* _YOUR GOAL_: Beneath this task are records; print exactly the stretch of them from the line with "export IMPL_setup_tns_ns=0" through the line with "export IMPL_routabilityCongestion=0.891", both ends included.
Top of SOURCE DATA
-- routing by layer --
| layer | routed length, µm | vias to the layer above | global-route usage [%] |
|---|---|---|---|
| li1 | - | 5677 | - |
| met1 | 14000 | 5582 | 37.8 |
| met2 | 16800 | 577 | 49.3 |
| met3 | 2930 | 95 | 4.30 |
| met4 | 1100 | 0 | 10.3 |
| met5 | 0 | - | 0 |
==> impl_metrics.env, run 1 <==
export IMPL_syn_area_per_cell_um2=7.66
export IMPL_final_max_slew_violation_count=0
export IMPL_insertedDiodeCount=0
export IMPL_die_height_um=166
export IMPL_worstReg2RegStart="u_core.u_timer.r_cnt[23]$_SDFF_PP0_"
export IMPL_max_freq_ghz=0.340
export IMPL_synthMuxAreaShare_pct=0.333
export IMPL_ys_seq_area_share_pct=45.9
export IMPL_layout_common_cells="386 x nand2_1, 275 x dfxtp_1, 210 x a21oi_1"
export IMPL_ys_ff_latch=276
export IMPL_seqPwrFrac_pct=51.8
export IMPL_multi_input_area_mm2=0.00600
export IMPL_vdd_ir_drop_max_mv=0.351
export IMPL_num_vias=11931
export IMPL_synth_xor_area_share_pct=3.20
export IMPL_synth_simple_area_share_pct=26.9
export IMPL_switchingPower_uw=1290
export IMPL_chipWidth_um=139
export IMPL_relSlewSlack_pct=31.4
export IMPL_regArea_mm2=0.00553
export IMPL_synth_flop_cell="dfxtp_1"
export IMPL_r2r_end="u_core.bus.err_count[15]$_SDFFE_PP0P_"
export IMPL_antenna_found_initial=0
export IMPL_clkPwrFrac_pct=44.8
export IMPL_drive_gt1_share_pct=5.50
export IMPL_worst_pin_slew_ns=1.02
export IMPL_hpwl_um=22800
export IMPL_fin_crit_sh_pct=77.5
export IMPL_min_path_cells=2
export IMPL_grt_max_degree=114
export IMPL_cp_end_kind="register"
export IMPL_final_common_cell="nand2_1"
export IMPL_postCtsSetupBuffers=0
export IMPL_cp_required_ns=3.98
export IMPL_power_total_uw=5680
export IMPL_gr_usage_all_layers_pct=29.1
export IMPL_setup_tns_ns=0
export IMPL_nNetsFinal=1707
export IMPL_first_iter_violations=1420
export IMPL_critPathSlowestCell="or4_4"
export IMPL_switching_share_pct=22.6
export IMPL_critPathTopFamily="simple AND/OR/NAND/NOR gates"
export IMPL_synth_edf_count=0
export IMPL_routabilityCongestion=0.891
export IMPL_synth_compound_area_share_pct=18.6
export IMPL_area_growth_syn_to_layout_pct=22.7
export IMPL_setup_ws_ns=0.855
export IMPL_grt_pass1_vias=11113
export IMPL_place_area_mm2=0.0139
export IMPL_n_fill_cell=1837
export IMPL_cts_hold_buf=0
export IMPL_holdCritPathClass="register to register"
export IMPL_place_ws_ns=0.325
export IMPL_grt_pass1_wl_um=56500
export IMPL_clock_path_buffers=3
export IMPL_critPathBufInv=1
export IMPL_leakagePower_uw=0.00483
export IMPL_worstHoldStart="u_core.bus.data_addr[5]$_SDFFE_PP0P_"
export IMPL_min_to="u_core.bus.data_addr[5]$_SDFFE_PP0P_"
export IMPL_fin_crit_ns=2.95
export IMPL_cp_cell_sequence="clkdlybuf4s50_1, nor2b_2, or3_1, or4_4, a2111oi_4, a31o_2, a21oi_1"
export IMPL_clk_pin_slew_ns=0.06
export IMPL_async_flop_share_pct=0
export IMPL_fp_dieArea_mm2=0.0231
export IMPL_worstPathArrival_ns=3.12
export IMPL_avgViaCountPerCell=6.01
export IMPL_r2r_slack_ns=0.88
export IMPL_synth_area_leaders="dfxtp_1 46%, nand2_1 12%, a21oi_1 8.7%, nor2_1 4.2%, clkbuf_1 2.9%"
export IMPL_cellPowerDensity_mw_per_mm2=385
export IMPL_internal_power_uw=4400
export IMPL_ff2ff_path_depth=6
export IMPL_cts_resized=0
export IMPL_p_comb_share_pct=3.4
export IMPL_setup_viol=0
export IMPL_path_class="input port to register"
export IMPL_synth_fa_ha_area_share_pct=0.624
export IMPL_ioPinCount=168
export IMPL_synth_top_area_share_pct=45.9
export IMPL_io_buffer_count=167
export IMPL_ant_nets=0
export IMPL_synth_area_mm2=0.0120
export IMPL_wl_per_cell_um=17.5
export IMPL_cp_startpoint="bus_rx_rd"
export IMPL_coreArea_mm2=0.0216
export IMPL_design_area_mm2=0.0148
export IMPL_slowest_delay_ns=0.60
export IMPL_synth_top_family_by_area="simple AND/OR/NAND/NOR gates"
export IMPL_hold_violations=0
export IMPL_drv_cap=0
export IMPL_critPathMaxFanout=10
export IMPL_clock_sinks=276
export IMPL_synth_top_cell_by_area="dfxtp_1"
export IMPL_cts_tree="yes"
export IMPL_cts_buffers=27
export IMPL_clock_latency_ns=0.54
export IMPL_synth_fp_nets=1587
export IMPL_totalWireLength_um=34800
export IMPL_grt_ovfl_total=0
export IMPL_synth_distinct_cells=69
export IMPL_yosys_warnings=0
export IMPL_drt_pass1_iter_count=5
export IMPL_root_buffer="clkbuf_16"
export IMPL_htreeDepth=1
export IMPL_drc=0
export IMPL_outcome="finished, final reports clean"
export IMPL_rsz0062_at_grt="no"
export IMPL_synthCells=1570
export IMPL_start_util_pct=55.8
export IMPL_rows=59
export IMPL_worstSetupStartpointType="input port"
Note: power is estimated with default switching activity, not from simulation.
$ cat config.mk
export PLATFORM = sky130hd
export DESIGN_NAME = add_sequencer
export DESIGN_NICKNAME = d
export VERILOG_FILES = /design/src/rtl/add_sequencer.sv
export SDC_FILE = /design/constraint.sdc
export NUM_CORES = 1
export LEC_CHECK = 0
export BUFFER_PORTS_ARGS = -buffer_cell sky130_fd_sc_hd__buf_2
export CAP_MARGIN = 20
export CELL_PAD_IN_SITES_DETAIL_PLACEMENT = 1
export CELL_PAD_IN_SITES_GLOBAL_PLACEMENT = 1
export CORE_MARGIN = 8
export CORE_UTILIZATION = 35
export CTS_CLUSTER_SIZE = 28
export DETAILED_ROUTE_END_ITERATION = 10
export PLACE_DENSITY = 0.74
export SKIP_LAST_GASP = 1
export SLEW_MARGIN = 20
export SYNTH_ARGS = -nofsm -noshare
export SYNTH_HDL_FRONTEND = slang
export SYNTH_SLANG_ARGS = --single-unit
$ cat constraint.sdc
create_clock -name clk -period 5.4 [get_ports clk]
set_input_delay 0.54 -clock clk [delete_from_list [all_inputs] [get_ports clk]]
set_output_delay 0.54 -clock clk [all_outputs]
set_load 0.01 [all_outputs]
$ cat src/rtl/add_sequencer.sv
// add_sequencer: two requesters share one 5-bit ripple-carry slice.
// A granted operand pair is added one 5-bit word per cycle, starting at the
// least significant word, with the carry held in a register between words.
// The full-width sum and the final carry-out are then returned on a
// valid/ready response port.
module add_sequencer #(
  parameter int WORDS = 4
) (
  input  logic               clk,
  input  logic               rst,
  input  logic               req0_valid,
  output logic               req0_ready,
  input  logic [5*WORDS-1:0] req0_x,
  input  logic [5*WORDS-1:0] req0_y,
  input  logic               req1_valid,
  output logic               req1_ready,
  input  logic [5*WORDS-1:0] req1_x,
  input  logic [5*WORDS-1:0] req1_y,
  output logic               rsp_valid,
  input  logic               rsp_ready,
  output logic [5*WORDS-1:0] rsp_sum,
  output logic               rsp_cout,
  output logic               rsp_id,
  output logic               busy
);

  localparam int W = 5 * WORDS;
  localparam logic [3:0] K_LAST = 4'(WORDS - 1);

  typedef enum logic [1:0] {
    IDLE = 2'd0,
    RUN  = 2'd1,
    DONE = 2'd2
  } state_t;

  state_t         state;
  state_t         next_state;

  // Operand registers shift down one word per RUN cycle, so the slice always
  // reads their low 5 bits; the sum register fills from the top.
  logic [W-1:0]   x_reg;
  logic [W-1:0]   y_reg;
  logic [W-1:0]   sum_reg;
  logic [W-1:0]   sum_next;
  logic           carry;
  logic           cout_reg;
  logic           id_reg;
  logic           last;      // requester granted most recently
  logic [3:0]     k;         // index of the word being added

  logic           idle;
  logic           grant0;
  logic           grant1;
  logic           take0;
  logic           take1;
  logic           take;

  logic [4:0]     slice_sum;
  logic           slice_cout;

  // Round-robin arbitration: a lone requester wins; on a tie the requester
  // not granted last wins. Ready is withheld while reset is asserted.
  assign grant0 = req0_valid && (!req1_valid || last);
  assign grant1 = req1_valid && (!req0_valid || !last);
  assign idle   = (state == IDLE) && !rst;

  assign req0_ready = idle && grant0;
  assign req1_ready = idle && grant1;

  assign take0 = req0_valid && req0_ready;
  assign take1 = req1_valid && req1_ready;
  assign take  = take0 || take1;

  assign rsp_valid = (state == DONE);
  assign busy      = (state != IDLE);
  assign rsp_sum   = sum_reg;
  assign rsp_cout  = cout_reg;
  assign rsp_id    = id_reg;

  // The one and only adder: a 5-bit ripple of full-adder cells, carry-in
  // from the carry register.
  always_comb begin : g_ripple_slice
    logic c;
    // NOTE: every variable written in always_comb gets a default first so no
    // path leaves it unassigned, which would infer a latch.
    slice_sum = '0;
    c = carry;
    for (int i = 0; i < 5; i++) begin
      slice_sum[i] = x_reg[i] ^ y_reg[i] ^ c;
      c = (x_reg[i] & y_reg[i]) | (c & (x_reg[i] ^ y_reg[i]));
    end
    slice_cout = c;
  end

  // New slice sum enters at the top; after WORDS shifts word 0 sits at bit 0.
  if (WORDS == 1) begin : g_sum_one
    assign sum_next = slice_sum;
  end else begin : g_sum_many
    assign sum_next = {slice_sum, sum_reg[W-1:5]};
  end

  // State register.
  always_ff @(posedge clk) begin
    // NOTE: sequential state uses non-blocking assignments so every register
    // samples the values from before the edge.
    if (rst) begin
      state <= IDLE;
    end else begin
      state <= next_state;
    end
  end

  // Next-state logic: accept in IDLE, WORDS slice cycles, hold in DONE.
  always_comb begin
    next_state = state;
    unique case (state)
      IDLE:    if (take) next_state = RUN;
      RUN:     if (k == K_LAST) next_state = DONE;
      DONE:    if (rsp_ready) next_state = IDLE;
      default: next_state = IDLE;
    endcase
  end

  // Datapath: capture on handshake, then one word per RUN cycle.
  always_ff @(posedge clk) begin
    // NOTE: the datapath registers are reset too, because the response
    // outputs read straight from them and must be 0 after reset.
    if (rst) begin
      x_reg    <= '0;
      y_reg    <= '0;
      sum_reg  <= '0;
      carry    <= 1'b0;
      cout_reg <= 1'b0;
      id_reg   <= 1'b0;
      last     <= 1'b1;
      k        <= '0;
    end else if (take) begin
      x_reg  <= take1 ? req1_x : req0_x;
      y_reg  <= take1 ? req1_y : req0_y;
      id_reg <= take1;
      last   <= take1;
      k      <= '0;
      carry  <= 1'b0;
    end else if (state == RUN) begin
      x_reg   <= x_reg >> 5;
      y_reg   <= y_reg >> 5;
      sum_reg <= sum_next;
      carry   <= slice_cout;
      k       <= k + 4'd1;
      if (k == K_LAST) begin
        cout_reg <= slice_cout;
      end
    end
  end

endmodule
Bottom of SOURCE DATA
* _REPLY TO THE TASK_:
export IMPL_setup_tns_ns=0
export IMPL_nNetsFinal=1707
export IMPL_first_iter_violations=1420
export IMPL_critPathSlowestCell="or4_4"
export IMPL_switching_share_pct=22.6
export IMPL_critPathTopFamily="simple AND/OR/NAND/NOR gates"
export IMPL_synth_edf_count=0
export IMPL_routabilityCongestion=0.891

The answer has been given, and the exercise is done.